Second Glance


Grief, like love

HEAVEN’S COAST
320 pp. Harper Perennial $14.95
(Originally published by HarperCollins, 1996)

Reviewed by Sarah Morgan

When overwhelmed by sorrow many of us tend to become remote or even speechless, but not Mark Doty. A gifted poet who sees the world in metaphors, he eloquently and thoughtfully writes about the pain of loss in such stunning language that his memoir, Heaven’s Coast, becomes a survival tool for anyone losing someone they love. Doty writes:

Being in grief, it turns out, is not unlike being in love.
In both states, the imagination’s entirely occupied with one person. The beloved dwells in the heart of the world, and becomes a Rome: the roads of feeling all lead to him, all proceed from him. Everything that touches us seems to relate back to that center; there is no other emotional life, no place outside the universe of feeling centered on its pivotal figure.
And in grief, as in love, we’re porous, permeable. There is something contagious about its openness. Other people sense it and respond to us differently, since our unguardedness seems to invite them in.

It is writing like this that draws the reader into his world, allowing us to share with him the holocaust of AIDS in the early years of the epidemic. By the 1990s AIDS had emerged as a major cause of death in the United States, and by the end of 1991 it had killed 3000 people in a single year.

With AIDS still largely concentrated in the gay population, that community was in the embryonic stages of organizing the fight for increased research money and better drugs to combat the disease.

In this setting in 1989, Doty’s long-time partner Wally Roberts was diagnosed with AIDS. This powerful memoir chronicles their times together before the diagnosis, the progression of the disease, and the year of grief and mourning Doty experienced after his death.

Vivian Gornick in her book The Situation and the Story says that a gifted memoir is not merely a recording of events, but allows the reader a sense that the author is fully engaged with those events, showing us how they shape a life. It takes the raw material from life and elevates it to a universal message of growth through the process.

Heaven’s Coast showcases the genius of this type of writing skill. Doty, seemingly without effort, smoothly shifts his narrative back and forth from past to present throughout the book.

Through his reflections he shares his memory of a love that was, pain that is, and eventually the love that will remain. He uses the English language like a gifted painter who not only shows us a scene but also makes us want to enter into it.

Having lost a brother many years before under very different circumstances from Doty’s, I also experienced the kind of debilitating sorrow Doty writes about so passionately and found this book a solace. I was only 18 when a sudden accident took my brother and that death was, as is so often the case with people, a pivotal event in my life. Being so young, I had no words to express my grief and floundered emotionally for years after that event.

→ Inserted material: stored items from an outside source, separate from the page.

===== config.mk =====
export PLATFORM = sky130hd
export DESIGN_NAME = bfm_ball_mux
export DESIGN_NICKNAME = d
export VERILOG_FILES = /design/src/common/bfm_pkg.sv /design/src/design/bfm_ball_mux.sv
export SDC_FILE = /design/constraint.sdc
export NUM_CORES = 1
export LEC_CHECK = 0
export ABC_AREA = 0
export BUFFER_PORTS_ARGS = -buffer_cell sky130_fd_sc_hd__clkbuf_2
export CAP_MARGIN = 20
export CORE_ASPECT_RATIO = 2
export CORE_MARGIN = 5
export CORE_UTILIZATION = 38
export CTS_BUF_LIST = sky130_fd_sc_hd__clkbuf_4 sky130_fd_sc_hd__clkbuf_8
export CTS_CLUSTER_DIAMETER = 120
export DETAILED_ROUTE_END_ITERATION = 6
export HOLD_SLACK_MARGIN = 0.05
export PLACE_DENSITY_LB_ADDON = 0.1
export SETUP_SLACK_MARGIN = 0.15
export SYNTH_ARGS = -nofsm -noshare
export SYNTH_HDL_FRONTEND = slang
export SYNTH_SLANG_ARGS = --single-unit

===== constraint.sdc =====
create_clock -name mclk -period 1.7 [get_ports mclk]
set_clock_uncertainty 0.15 [all_clocks]
set_input_delay 0.085 -clock mclk [delete_from_list [all_inputs] [get_ports mclk]]
set_output_delay 0.085 -clock mclk [all_outputs]
set_load 0.02 [all_outputs]

===== src/common/bfm_pkg.sv =====
// constants for the ball function multiplexer
package bfm_pkg;
	// ball_function_select_reg bit positions
	localparam int unsigned SEL_GPIO_STROBE = 21; // strobe ball to gpio
	localparam int unsigned SEL_FLASH_STROBE = 2; // strobe ball to flash disk
	localparam int unsigned SEL_FLASH_CS = 7; // cs ball to flash disk
	localparam int unsigned SEL_IO_CHIP_SELECT_ZERO = 5; // cs ball to io chip select 0
	localparam int unsigned SEL_FLAT_PANEL = 23; // flat panel group
	localparam int unsigned SEL_VIDEO_OUT = 15; // video out instead of panel
	localparam int unsigned SEL_MONITOR = 27; // fast bus monitor outputs
	localparam int unsigned SEL_UART2 = 18; // serial port 2 group
	localparam int unsigned SEL_DISK_CHAN1 = 8; // ide channel 1 group

	// ball indices on the pad vectors
	localparam int unsigned BALL_WR_STROBE = 0;
	localparam int unsigned BALL_FLASH_CS = 1;
	localparam int unsigned BALL_IO_CHIP_SELECT_ZERO = 2;
	localparam int unsigned BALL_PD7 = 3;
	localparam int unsigned BALL_PD6 = 4;
	localparam int unsigned BALL_BUSY = 5;
	localparam int unsigned BALL_ACK = 6;
	localparam int unsigned BALL_SELIN = 7;
	localparam int unsigned BALL_INIT = 8;
	localparam int unsigned BALL_GENERAL_IO_TEN = 9;
	localparam int unsigned BALL_CYCLE = 10;
	localparam int unsigned BALL_PCI_CLOCK_OUT_ZERO = 11;
	localparam int unsigned NUM_BALLS = 12;

	// general purpose io indices
	localparam int unsigned GPIO_FIFTEEN = 0;
	localparam int unsigned GPIO_TWENTY = 1;
	localparam int unsigned GPIO_SEVENTEEN = 2;
	localparam int unsigned GPIO_TEN = 3;
	localparam int unsigned NUM_GPIO = 4;

	// reset values
	localparam logic [NUM_GPIO-1:0] PULLUP_RESET = 4'hf;
	localparam logic STRAP_RESET = 1'h0;

	// function owning the parallel port ball group
	typedef enum logic [3:0] {
		GRP_PRINTER = 4'h1,
		GRP_PANEL = 4'h2,
		GRP_VIDEO = 4'h4,
		GRP_MONITOR = 4'h8
	} bfm_group_type;
endpackage
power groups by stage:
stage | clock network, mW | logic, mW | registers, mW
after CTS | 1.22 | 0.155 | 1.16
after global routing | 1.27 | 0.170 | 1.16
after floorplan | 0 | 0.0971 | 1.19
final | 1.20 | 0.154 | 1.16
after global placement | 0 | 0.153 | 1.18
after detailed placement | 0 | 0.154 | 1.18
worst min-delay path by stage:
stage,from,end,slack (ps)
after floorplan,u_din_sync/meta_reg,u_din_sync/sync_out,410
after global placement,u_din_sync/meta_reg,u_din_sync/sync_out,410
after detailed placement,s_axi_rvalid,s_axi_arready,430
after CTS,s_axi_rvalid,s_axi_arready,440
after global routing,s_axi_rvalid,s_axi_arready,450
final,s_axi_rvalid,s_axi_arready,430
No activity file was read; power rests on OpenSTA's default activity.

With his poet’s heart, Doty took me back to that time and helped me understand my feelings, opening the door for healing forty years after my brother’s death. His words became the words I could not find at the time, his pain mine. And his eventual sense of hope, mine as well. Because of its setting, Heaven’s Coast is more than a book on the universality of grieving.

Through his friend Wally, Doty chronicles a time in American history we would all rather forget but should all remember.

He writes of his emotional state and that of others grappling with the frustrations of hopelessly watching someone die in the face of inadequate care. At a time when the medical community was only beginning to understand the monster, offering experimental medications that often were as detrimental as the disease itself, the author and his friends struggled to understand. As Doty himself puts it: “What we wanted was what no one could offer: clarity, understanding, deliverance.”

Woven through the book are his observations and anger as he watches a close poet friend squander a life while his lover lies dying without apparent reason. But he also celebrates life in small scenes as he walks the beach with his dogs. He embraces nature and is bound to it in his writing.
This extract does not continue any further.